Build an operating and governance model for agentic AI
As agentic systems scale, governance becomes the primary mechanism for control. Clear and explicit policies are needed to define what agents can do, what data they can access, and when human approval is required, with access checks evaluated automatically for each agent based on their role and scope. Importantly, agents should not introduce new data quality or governance rules; they should follow the same standards as other systems, applied automatically as autonomy increases.
Well-developed agents can help with this process, with guardrail agents operating within a well-defined control function to continuously monitor agent activity to ensure transparent and compliant behavior.
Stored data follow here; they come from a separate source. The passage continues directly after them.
**config.mk**
```make
export PLATFORM = sky130hd
export DESIGN_NAME = dispbridge_bringup
export DESIGN_NICKNAME = d
export VERILOG_FILES = /design/src/rtl/dispbridge_pkg.sv /design/src/rtl/dispbridge_waiter.sv /design/src/rtl/dispbridge_step_rom.sv /design/src/rtl/dispbridge_ctrl.sv /design/src/rtl/dispbridge_bringup.sv
export SDC_FILE = /design/constraint.sdc
export NUM_CORES = 1
export LEC_CHECK = 0
export ABC_AREA = 1
export ABC_CLOCK_PERIOD_IN_PS = 5300
export BUFFER_PORTS_ARGS = -buffer_cell sky130_fd_sc_hd__buf_4
export CORE_MARGIN = 1
export CORE_UTILIZATION = 35
export CTS_CLUSTER_DIAMETER = 100
export DETAILED_ROUTE_END_ITERATION = 6
export HOLD_SLACK_MARGIN = 0.06
export SKIP_LAST_GASP = 1
export SYNTH_ARGS = -nofsm -noshare
export SYNTH_HDL_FRONTEND = slang
export SYNTH_HIERARCHICAL = 1
export SYNTH_SLANG_ARGS = --single-unit
```
**constraint.sdc**
```tcl
create_clock -name clk -period 5.3 [get_ports clk]
set_input_delay 1.06 -clock clk [delete_from_list [all_inputs] [get_ports clk]]
set_output_delay 1.06 -clock clk [all_outputs]
set_load 0.05 [all_outputs]
```
[config.mk]
export PLATFORM = sky130hd
export DESIGN_NAME = tuner_ctl_i2c
export DESIGN_NICKNAME = d
export VERILOG_FILES = /design/src/rtl/tcs_i2c_pkg.sv /design/src/rtl/tcs_pin_filter.sv /design/src/rtl/tcs_bus_events.sv /design/src/rtl/tcs_reg_file.sv /design/src/rtl/tcs_proto_fsm.sv /design/src/rtl/tuner_ctl_i2c.sv
export SDC_FILE = /design/constraint.sdc
export NUM_CORES = 1
export LEC_CHECK = 0
export ABC_AREA = 1
export BUFFER_PORTS_ARGS = -buffer_cell sky130_fd_sc_hd__buf_2
export CORE_ASPECT_RATIO = 0.5
export CORE_MARGIN = 2
export CORE_UTILIZATION = 40
export CTS_CLUSTER_DIAMETER = 120
export DETAILED_ROUTE_END_ITERATION = 10
export PLACE_DENSITY_LB_ADDON = 0.25
export SLEW_MARGIN = 20
export SYNTH_ARGS = -nofsm -noshare
export SYNTH_HDL_FRONTEND = slang
export SYNTH_SLANG_ARGS = --single-unit
[constraint.sdc]
create_clock -name clk -period 1.9 [get_ports clk]
set_input_delay 0.285 -clock clk [delete_from_list [all_inputs] [get_ports clk]]
set_output_delay 0.285 -clock clk [all_outputs]
set_load 0.01 [all_outputs]
[src/rtl/tcs_i2c_pkg.sv]
package tcs_i2c_pkg;

    localparam int BYTE_W = 8;

    typedef enum logic [3:0] {
        ST_IDLE,
        ST_ADDR,
        ST_ADDR_ACK,
        ST_SUB,
        ST_SUB_ACK,
        ST_WDATA,
        ST_WDATA_ACK,
        ST_RDATA,
        ST_RD_ACK,
        ST_IGNORE
    } bus_state_e;

    typedef struct packed {
        logic scl;
        logic sda;
        logic scl_rise;
        logic scl_fall;
        logic start;
        logic stop;
    } bus_ev_t;

endpackage

[src/rtl/tcs_pin_filter.sv]
// Synchroniser followed by a majority-free agreement filter: the output
// follows the input only after FILT_LEN consecutive equal samples.
module tcs_pin_filter #(
    parameter int SYNC_STAGES = 2,
    parameter int FILT_LEN    = 3
) (
    input  logic clk,
    input  logic rst_n,
    input  logic pin_in,
    output logic pin_out
);

    logic [SYNC_STAGES-1:0] sync_q;
    logic [FILT_LEN-1:0]    hist_q;
    logic                   out_q;

    always_ff @(posedge clk or negedge rst_n) begin
        if (!rst_n) begin
            sync_q <= '1;
            hist_q <= '1;
            out_q  <= 1'b1;
        end else begin
            sync_q <= {sync_q[SYNC_STAGES-2:0], pin_in};
            hist_q <= {hist_q[FILT_LEN-2:0], sync_q[SYNC_STAGES-1]};
            if (&hist_q) begin
                out_q <= 1'b1;
            end else if (~|hist_q) begin
                out_q <= 1'b0;
            end
        end
    end

    assign pin_out = out_q;

endmodule

[src/rtl/tcs_bus_events.sv]
// Turns the filtered lines into edge and START/STOP strobes.
module tcs_bus_events
    import tcs_i2c_pkg::*;
(
    input  logic    clk,
    input  logic    rst_n,
    input  logic    scl_f,
    input  logic    sda_f,
    output bus_ev_t ev
);

    logic scl_p;
    logic sda_p;

    always_ff @(posedge clk or negedge rst_n) begin
        if (!rst_n) begin
            scl_p <= 1'b1;
            sda_p <= 1'b1;
        end else begin
            scl_p <= scl_f;
            sda_p <= sda_f;
        end
    end

    always_comb begin
        ev.scl      = scl_f;
        ev.sda      = sda_f;
        ev.scl_rise = scl_f & ~scl_p;
        ev.scl_fall = ~scl_f & scl_p;
        ev.start    = scl_f & scl_p & sda_p & ~sda_f;
        ev.stop     = scl_f & scl_p & ~sda_p & sda_f;
    end

endmodule

[src/rtl/tcs_reg_file.sv]
// Control register file with a single write port and a flat read-out.
module tcs_reg_file #(
    parameter int REG_COUNT = 40,
    localparam int AW = $clog2(REG_COUNT)
) (
    input  logic                  clk,
    input  logic                  rst_n,
    input  logic                  wr_en,
    input  logic [AW-1:0]         wr_addr,
    input  logic [7:0]            wr_data,
    output logic [REG_COUNT*8-1:0] regs_flat
);

    for (genvar g = 0; g < REG_COUNT; g++) begin : g_entry
        logic [7:0] entry_q;

        always_ff @(posedge clk or negedge rst_n) begin
            if (!rst_n) begin
                entry_q <= '0;
            end else if (wr_en && (wr_addr == AW'(g))) begin
                entry_q <= wr_data;
            end
        end

        assign regs_flat[g*8 +: 8] = entry_q;
    end

endmodule

[src/rtl/tcs_proto_fsm.sv]
// Byte-level protocol engine: address match, subaddress, paged pointer,
// write commit and status read-out.
module tcs_proto_fsm
    import tcs_i2c_pkg::*;
#(
    parameter logic [5:0] TYPE_CODE = 6'b110001,
    parameter int REG_COUNT = 40,
    parameter int PAGE_SIZE = 32,
    localparam int AW = $clog2(REG_COUNT)
) (
    input  logic              clk,
    input  logic              rst_n,
    input  bus_ev_t           ev,
    input  logic              addr_strap,
    input  logic [BYTE_W-1:0] status_byte,
    output logic              wr_en,
    output logic [AW-1:0]     wr_addr,
    output logic [BYTE_W-1:0] wr_data,
    output logic              sda_pull
);

    localparam logic [BYTE_W-1:0] PAGE_LAST = BYTE_W'(PAGE_SIZE - 1);
    localparam logic [BYTE_W-1:0] PAGE_END  = BYTE_W'(PAGE_SIZE);
    localparam logic [BYTE_W-1:0] REG_LIM   = BYTE_W'(REG_COUNT);

    bus_state_e        state_q;
    bus_state_e        state_d;
    logic [3:0]        bit_cnt;
    logic [BYTE_W-1:0] shift_q;
    logic [BYTE_W-1:0] tx_q;
    logic [BYTE_W-1:0] ptr_q;
    logic              rw_q;
    logic              nack_q;

    logic rx_done;
    logic tx_done;
    logic addr_hit;

    assign rx_done  = ev.scl_fall && (bit_cnt == 4'd8);
    assign tx_done  = ev.scl_fall && (bit_cnt == 4'd7);
    assign addr_hit = (shift_q[7:1] == {TYPE_CODE, addr_strap});

    // State register
    always_ff @(posedge clk or negedge rst_n) begin
        if (!rst_n) begin
            state_q <= ST_IDLE;
        end else begin
            state_q <= state_d;
        end
    end

    // Next-state logic
    always_comb begin
        state_d = state_q;
        if (ev.stop) begin
            state_d = ST_IDLE;
        end else if (ev.start) begin
            state_d = ST_ADDR;
        end else begin
            unique case (state_q)
                ST_IDLE:      state_d = ST_IDLE;
                ST_ADDR:      if (rx_done) state_d = addr_hit ? ST_ADDR_ACK : ST_IGNORE;
                ST_ADDR_ACK:  if (ev.scl_fall) state_d = rw_q ? ST_RDATA : ST_SUB;
                ST_SUB:       if (rx_done) state_d = ST_SUB_ACK;
                ST_SUB_ACK:   if (ev.scl_fall) state_d = ST_WDATA;
                ST_WDATA:     if (rx_done) state_d = ST_WDATA_ACK;
                ST_WDATA_ACK: if (ev.scl_fall) state_d = ST_WDATA;
                ST_RDATA:     if (tx_done) state_d = ST_RD_ACK;
                ST_RD_ACK:    if (ev.scl_fall) state_d = nack_q ? ST_IGNORE : ST_RDATA;
                ST_IGNORE:    state_d = ST_IGNORE;
                default:      state_d = ST_IDLE;
            endcase
        end
    end

    // Datapath registers
    always_ff @(posedge clk or negedge rst_n) begin
        if (!rst_n) begin
            bit_cnt <= '0;
            shift_q <= '0;
            tx_q    <= '0;
            ptr_q   <= '0;
            rw_q    <= 1'b0;
            nack_q  <= 1'b0;
        end else if (ev.start || ev.stop) begin
            bit_cnt <= '0;
        end else begin
            case (state_q)
                ST_ADDR, ST_SUB, ST_WDATA: begin
                    if (ev.scl_rise) begin
                        shift_q <= {shift_q[BYTE_W-2:0], ev.sda};
                        bit_cnt <= bit_cnt + 4'd1;
                    end
                    if (rx_done && state_q == ST_ADDR) begin
                        rw_q <= shift_q[0];
                    end
                    if (rx_done && state_q == ST_SUB) begin
                        ptr_q <= shift_q;
                    end
                end
                ST_ADDR_ACK: begin
                    if (ev.scl_fall) begin
                        bit_cnt <= '0;
                        tx_q    <= status_byte;
                    end
                end
                ST_SUB_ACK: begin
                    if (ev.scl_fall) begin
                        bit_cnt <= '0;
                    end
                end
                ST_WDATA_ACK: begin
                    if (ev.scl_fall) begin
                        bit_cnt <= '0;
                        if (ptr_q < PAGE_END) begin
                            ptr_q <= (ptr_q == PAGE_LAST) ? '0 : ptr_q + 1'b1;
                        end else if (ptr_q != '1) begin
                            ptr_q <= ptr_q + 1'b1;
                        end
                    end
                end
                ST_RDATA: begin
                    if (ev.scl_fall) begin
                        tx_q    <= {tx_q[BYTE_W-2:0], 1'b0};
                        bit_cnt <= bit_cnt + 4'd1;
                    end
                end
                ST_RD_ACK: begin
                    if (ev.scl_rise) begin
                        nack_q <= ev.sda;
                    end
                    if (ev.scl_fall) begin
                        bit_cnt <= '0;
                        tx_q    <= status_byte;
                    end
                end
                default: ;
            endcase
        end
    end

    // Outputs
    always_comb begin
        sda_pull = 1'b0;
        wr_en    = 1'b0;
        unique case (state_q)
            ST_ADDR_ACK, ST_SUB_ACK: sda_pull = 1'b1;
            ST_WDATA_ACK: begin
                sda_pull = 1'b1;
                wr_en    = ev.scl_fall && (ptr_q < REG_LIM);
            end
            ST_RDATA: sda_pull = ~tx_q[BYTE_W-1];
            default:  sda_pull = 1'b0;
        endcase
    end

    assign wr_addr = ptr_q[AW-1:0];
    assign wr_data = shift_q;

endmodule

[src/rtl/tuner_ctl_i2c.sv]
module tuner_ctl_i2c
    import tcs_i2c_pkg::*;
#(
    parameter logic [5:0] TYPE_CODE   = 6'b110001,
    parameter int         REG_COUNT   = 40,
    parameter int         PAGE_SIZE   = 32,
    parameter int         SYNC_STAGES = 2,
    parameter int         FILT_LEN    = 3
) (
    input  logic                   clk,
    input  logic                   rst_n,
    input  logic                   scl_in,
    input  logic                   sda_in,
    input  logic                   addr_strap,
    input  logic                   flag_adj,
    input  logic                   flag_adj_strong,
    input  logic                   flag_mute,
    input  logic                   flag_dev,
    input  logic                   flag_dev_strong,
    input  logic                   flag_filt_on,
    input  logic                   flag_filt_narrow,
    output logic [REG_COUNT*8-1:0] ctrl_regs,
    output logic                   sda_pull
);

    localparam int AW = $clog2(REG_COUNT);

    logic [1:0]        pin_raw;
    logic [1:0]        pin_filt;
    bus_ev_t           ev;
    logic              scl_filt;
    logic              start_det;
    logic              stop_det;
    logic              wr_en;
    logic [AW-1:0]     wr_addr;
    logic [BYTE_W-1:0] wr_data;
    logic [BYTE_W-1:0] status_byte;

    assign pin_raw = {scl_in, sda_in};

    for (genvar p = 0; p < 2; p++) begin : g_pin
        tcs_pin_filter #(
            .SYNC_STAGES(SYNC_STAGES),
            .FILT_LEN   (FILT_LEN)
        ) u_filt (
            .clk    (clk),
            .rst_n  (rst_n),
            .pin_in (pin_raw[p]),
            .pin_out(pin_filt[p])
        );
    end

    tcs_bus_events u_ev (
        .clk  (clk),
        .rst_n(rst_n),
        .scl_f(pin_filt[1]),
        .sda_f(pin_filt[0]),
        .ev   (ev)
    );

    assign scl_filt  = ev.scl;
    assign start_det = ev.start;
    assign stop_det  = ev.stop;

    assign status_byte = {1'b0, flag_filt_narrow, flag_filt_on, flag_dev_strong,
                          flag_dev, flag_mute, flag_adj_strong, flag_adj};

    tcs_proto_fsm #(
        .TYPE_CODE(TYPE_CODE),
        .REG_COUNT(REG_COUNT),
        .PAGE_SIZE(PAGE_SIZE)
    ) u_fsm (
        .clk        (clk),
        .rst_n      (rst_n),
        .ev         (ev),
        .addr_strap (addr_strap),
        .status_byte(status_byte),
        .wr_en      (wr_en),
        .wr_addr    (wr_addr),
        .wr_data    (wr_data),
        .sda_pull   (sda_pull)
    );

    tcs_reg_file #(
        .REG_COUNT(REG_COUNT)
    ) u_regs (
        .clk      (clk),
        .rst_n    (rst_n),
        .wr_en    (wr_en),
        .wr_addr  (wr_addr),
        .wr_data  (wr_data),
        .regs_flat(ctrl_regs)
    );

endmodule

==> impl_metrics.tcl, run 1 <==
set metrics [dict create \
    criticalPathCategory "flop to flop" \
    synth_area_um2 14400 \
    setup-tns-final_ns -0.350 \
    synth_fa_ha_area_share_pct 0.522 \
    synth_mux_area_share_pct 0 \
    violations "setup timing" \
    r2r_start "u_fsm.state_q[3]" \
    start_util_pct 40.3 \
    yosysWarnings 0 \
    whs_endpoint "u_fsm.tx_q[0]" \
    cp_max_fo 8 \
    synth_edf_count 0 \
    grt_pass1_wl_um 65800 \
    syn_inst 1449 \
    clock_sinks 368 \
    hold_viol 0 \
    cts_made_buffers 36 \
    cp.required_ns 2.28 \
    crit_buf_inv 5 \
    core_area_um2 35700 \
    clk_latency_ns 0.52 \
    end_kind "flop" \
    fin_ws_ns -0.0478 \
    rsz0062_at_grt "yes" \
    critPathMaxStageDelay_ns 0.39 \
    r2r-end "u_regs.g_entry[30].entry_q[3]" \
    async_flop_share_pct 100 \
    place_area_um2 17100 \
    chipWidth_um 272 \
    grt_overflow 0 \
    syn_avg_cell_area_um2 9.93 \
    reg2regPathDepth 13 \
    final_max_slew_viol_count 0 \
    die_h_um 138 \
    finalPower_w 0.0197 \
    wire_per_inst_um 18.5 \
    antennaDiodeCount 0 \
    hpwlAfterDp_um 28500 \
    port_buffers 332 \
    clk_pin_slew_ns 0.07 \
    worstPathArrival_ns 2.32 \
    totalWireLength_um 43900 \
    holdWs_ns 0.0408 \
    fin_crit_ns 1.95 \
    max_freq_ghz 0.513 \
    drive_gt1_share_pct 36.2 \
    drc 0 \
    yosys-top-cells-area "dfrtp_1 62%, nand2_1 12%, o21ai_0 8.1%, o21ai_1 2.7%, dfstp_2 2.6%" \
    worst_path_max_delay_cell "dfrtp_1" \
    crit_chain "inv_2 > nand2_2 > clkinv_2 > buf_4 > nand3_4 > nor2_4 > nand2_4 > nor2_8 > buf_12 > buf_12 > nand2_8 > nand2_2 > o21ai_1" \
    ys_ff_latch 368 \
    synth_xor_area_share_pct 0.122 \
    num_vias 11700 \
    finalCritPeriodShare_pct 103 \
    first_pass_iters 5 \
    grt_max_degree 70 \
    setup_viol 20 \
    dieArea_um2 37600 \
    skew_ns 0.0142 \
    viasPerCell 4.95 \
    grt_pass1_vias 10800 \
    dominantRegCellSynth "dfrtp_1" \
    cts_tree "done" \
    num_rows 49 \
    ys_seq_area_share_pct 64.1 \
    p_leak_nw 10.0 \
    grt_use_total_pct 22.4 \
    startpoint_type "flop" \
    rrSetupSlack_ns -0.05 \
    relSlewSlack_pct 55.3 \
    cts-root-buf "clkbuf_16" \
    syn_nets 1467 \
    hp-start "flag_adj" \
    yosysTopAreaCellShare_pct 61.6 \
    yosys.area_share.simple_pct 16.9 \
    synth-compound-area-share_pct 13.5 \
    num_io_pins 333 \
    antenna_found_initial 0 \
    htree_levels 2 \
    min_path_type "input port to flop" \
    yosysTopAreaCell "dfrtp_1" \
    power_density_nw_per_um2 1020 \
    synth_top_family_by_area "simple AND/OR/NAND/NOR gates" \
    critical_path.top_delay_family "simple AND/OR/NAND/NOR gates" \
    worstHoldPathCells 3 \
    drv_cap 0 \
    fillerInstances 3215 \
    cts_max_path_buffers 3 \
    ant_nets 0 \
    stdcell_area_um2 19400 \
    drt_iter0_markers 850 \
    status "finished, violations left" \
    worst_pin_slew_ns 0.670 \
    synth.distinct_cells 34 \
    globalplace.congestion 0.874 \
    utilization_pct 54.3 \
    area_growth_syn_to_layout_pct 34.8 \
    seq_area_um2 9230 \
    multi_input_area_um2 5140 \
    fin_nets 1878 \
    ir_drop_v 0.000469 \
]
[flip-flops by register name (all words and copies together), names as in the netlist]
register	cells
u_fsm.nack_q	1
u_ev.sda_p	1
u_fsm.ptr_q	8
u_fsm.rw_q	1
u_fsm.tx_q	8
u_ev.scl_p	1
g_pin.u_filt.pin_out	2
u_regs.g_entry.entry_q	320
u_fsm.bit_cnt	4
g_pin.u_filt.sync_q	4
u_fsm.wr_data	8
u_fsm.state_q	4
g_pin.u_filt.hist_q	6
[report_power, final]
group | switching [W] | internal [W]
Sequential | 0.000309 | 0.00816
Clock | 0.00310 | 0.00426
Combinational | 0.00281 | 0.00107
Total | 0.00621 | 0.0135
[metal layers]
layer  vias up  part of all wire, %  wire [um]  GRT usage (%)
li1       5579                    -          -              -
met1      5800                   45      19900           31.7
met2       284                   48      21000           35.4
met3        75                  4.3       1870           3.79
met4         0                  2.8       1210           6.85
met5         -                    0          0              0
[layout by cell type, fill, tap and decap left out, types with 7 or more instances in the layout]
| cell | n |
|---|---|
| o21ai_0 | 204 |
| a21oi_1 | 8 |
| dfstp_2 | 14 |
| nand2_2 | 45 |
| inv_1 | 37 |
| buf_6 | 12 |
| o21ai_2 | 51 |
| nand2_8 | 22 |
| nand2_1 | 394 |
| nor2_1 | 49 |
| nand3_1 | 35 |
| buf_4 | 63 |
| clkbuf_8 | 7 |
| clkbuf_16 | 41 |
| buf_12 | 30 |
| dfrtp_1 | 353 |
| inv_2 | 12 |
| o21ai_1 | 85 |
| nand2_4 | 20 |
| buf_2 | 331 |
[how the worst max path moves through the flow]
stage / startpoint / endpoint / slack [ns] / cells after the start
final: u_fsm.state_q[3] / u_regs.g_entry[30].entry_q[3] / -0.05 / 13
after floorplan: u_ev.scl_p / u_regs.g_entry[21].entry_q[6] / 0.16 / 10
after detailed placement: u_fsm.state_q[3] / u_fsm.tx_q[3] / 0.02 / 8
after CTS: u_fsm.state_q[0] / u_fsm.ptr_q[1] / -0.07 / 13
after global routing: u_fsm.state_q[3] / u_regs.g_entry[24].entry_q[3] / -0.14 / 13
after global placement: u_ev.scl_p / u_regs.g_entry[2].entry_q[3] / 0.04 / 9
[per-stage QoR]
step,cells,worst slack [ns]
2_1_floorplan,1449,0.163
3_5_place_dp,2270,0.0172
5_1_grt,2369,-0.137
4_1_cts,2341,-0.0666
3_3_place_gp,2270,0.0369
6_report,2369,-0.0478
[cell families after synthesis]
logic type	after synthesis
fa+ha+maj	6
xor+xnor	2
buf+inv	132
compound gates	361
simple gates	580
flops	368
[layout make-up]
cell class	count	area share, %
Inverter	51	1.01
Tap cell	484	3.12
Sequential cell	368	47.6
Clock inverter	13	0.794
Clock buffer	50	5.39
Multi-Input combinational cell	958	26.5
Timing Repair Buffer	445	15.6
[cell usage after synthesis (2+ instances only)]
library cell and number:
nand2_1 449, dfrtp_1 354, o21ai_0 233, o21ai_1 78, nor2_1 55, clkbuf_1 49, inv_1 48, nand3_1 39
o21ai_2 30, buf_6 22, nand2_4 19, dfstp_2 14, buf_2 9, a21oi_1 8, ha_1 6, o31ai_1 6
nand2_2 4, nor3_1 4, nand4_1 3, inv_2 2, nand3_2 2, o211ai_1 2, xor2_1 2
[timing repair]
action	4_1_cts	5_1_grt
setup endpoints to repair	1	200
hold buffers	3	0
gates cloned	0	14
resized for setup	11	169
buffers inserted	6	14
endpoints found under the hold margin	54	0
pin swaps	2	11
[tightest hold or removal path, delay by kind of cell]
family                 cells  cell delay, ns
buffers and inverters      1            0.10
AO/OA/AOI/OAI              1            0.07
AND/OR/NAND/NOR            1            0.05
No activity file was read; power rests on OpenSTA's default activity.
==> run 2: changes to the inputs <==
--- a/config.mk
+++ b/config.mk
@@ -6,5 +6,4 @@
 export NUM_CORES = 1
 export LEC_CHECK = 0
-export ABC_AREA = 1
 export BUFFER_PORTS_ARGS = -buffer_cell sky130_fd_sc_hd__buf_2
 export CORE_ASPECT_RATIO = 0.5
@@ -12,4 +11,5 @@
 export CORE_UTILIZATION = 40
 export CTS_CLUSTER_DIAMETER = 120
+export CTS_CLUSTER_SIZE = 12
 export DETAILED_ROUTE_END_ITERATION = 10
 export PLACE_DENSITY_LB_ADDON = 0.25
==> constraint.sdc (replaced) <==
create_clock -name clk -period 1.9 [get_ports clk]
set_input_delay 0.38 -clock clk [delete_from_list [all_inputs] [get_ports clk]]
set_output_delay 0.38 -clock clk [all_outputs]
set_load 0.01 [all_outputs]
==> run 2 against run 1 <==
The run still ends with setup timing left. First-iteration DRC count is 35% lower. Hold slack improved by 0.058 ns. Synthesized cell count down 30%. Area after synthesis is 1.7% higher. Non-clock buffer count grew 4. Sequential cell count is the same. Largest cell class unchanged. Sequential power is 2% lower. Via count decreased by 15%. Global-route usage is 0.24 points higher. Combinational power is 10% lower. Clock power is 10% lower. Register-to-register slack lost 0.06 ns.
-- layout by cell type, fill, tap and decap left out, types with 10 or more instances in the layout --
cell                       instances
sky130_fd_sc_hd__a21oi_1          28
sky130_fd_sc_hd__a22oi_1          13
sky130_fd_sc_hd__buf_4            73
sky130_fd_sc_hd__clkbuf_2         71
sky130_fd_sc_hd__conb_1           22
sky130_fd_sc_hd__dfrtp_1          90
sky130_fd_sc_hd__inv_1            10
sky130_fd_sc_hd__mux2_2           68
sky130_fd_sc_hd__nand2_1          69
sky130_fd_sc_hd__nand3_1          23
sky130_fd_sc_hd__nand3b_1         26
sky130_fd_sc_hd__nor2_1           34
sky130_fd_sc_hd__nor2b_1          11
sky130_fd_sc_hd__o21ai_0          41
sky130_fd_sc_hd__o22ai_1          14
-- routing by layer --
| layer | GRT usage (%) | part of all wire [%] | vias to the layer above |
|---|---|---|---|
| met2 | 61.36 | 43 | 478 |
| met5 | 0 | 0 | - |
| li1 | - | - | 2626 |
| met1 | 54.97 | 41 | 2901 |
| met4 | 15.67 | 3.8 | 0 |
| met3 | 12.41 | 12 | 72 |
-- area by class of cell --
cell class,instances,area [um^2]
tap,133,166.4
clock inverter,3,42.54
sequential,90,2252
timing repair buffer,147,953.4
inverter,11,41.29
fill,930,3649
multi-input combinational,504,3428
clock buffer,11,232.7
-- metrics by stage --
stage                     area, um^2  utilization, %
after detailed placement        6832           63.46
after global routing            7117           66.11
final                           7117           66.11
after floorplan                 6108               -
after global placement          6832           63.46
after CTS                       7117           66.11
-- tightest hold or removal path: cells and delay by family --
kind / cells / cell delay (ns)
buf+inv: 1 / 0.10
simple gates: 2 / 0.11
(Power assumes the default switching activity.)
For example, creative compliance agents can review images and multimedia outputs for brand misrepresentation or policy violations and trigger corrective actions.
IT and governance functions must also manage the agentic life cycle. This requires issuing credentials, tracking activity logs, monitoring performance, and enforcing policy compliance through automated checks. Agent activity is automatically captured through built-in telemetry, ensuring that actions, data access, and decisions are consistently logged and traceable.
Clear accountability for agent behavior—spanning business outcomes, risk management, and policy compliance—is critical to scale. In practice, business domains own day-to-day governance of agent-enabled workflows, including domain models and ontologies. Meanwhile, central data and AI teams maintain shared platforms, guardrails, and oversight. This federated model balances domain autonomy with enterprise-wide accountability
In the agentic age, technology leaders are finding that their data foundations increasingly define competitive positioning. Yet despite the promise of using data to generate real value from agentic AI, many organizations still struggle to make data accessible and governable for digital agents. The time has come to drive data transformations that pave the way for an agentic future.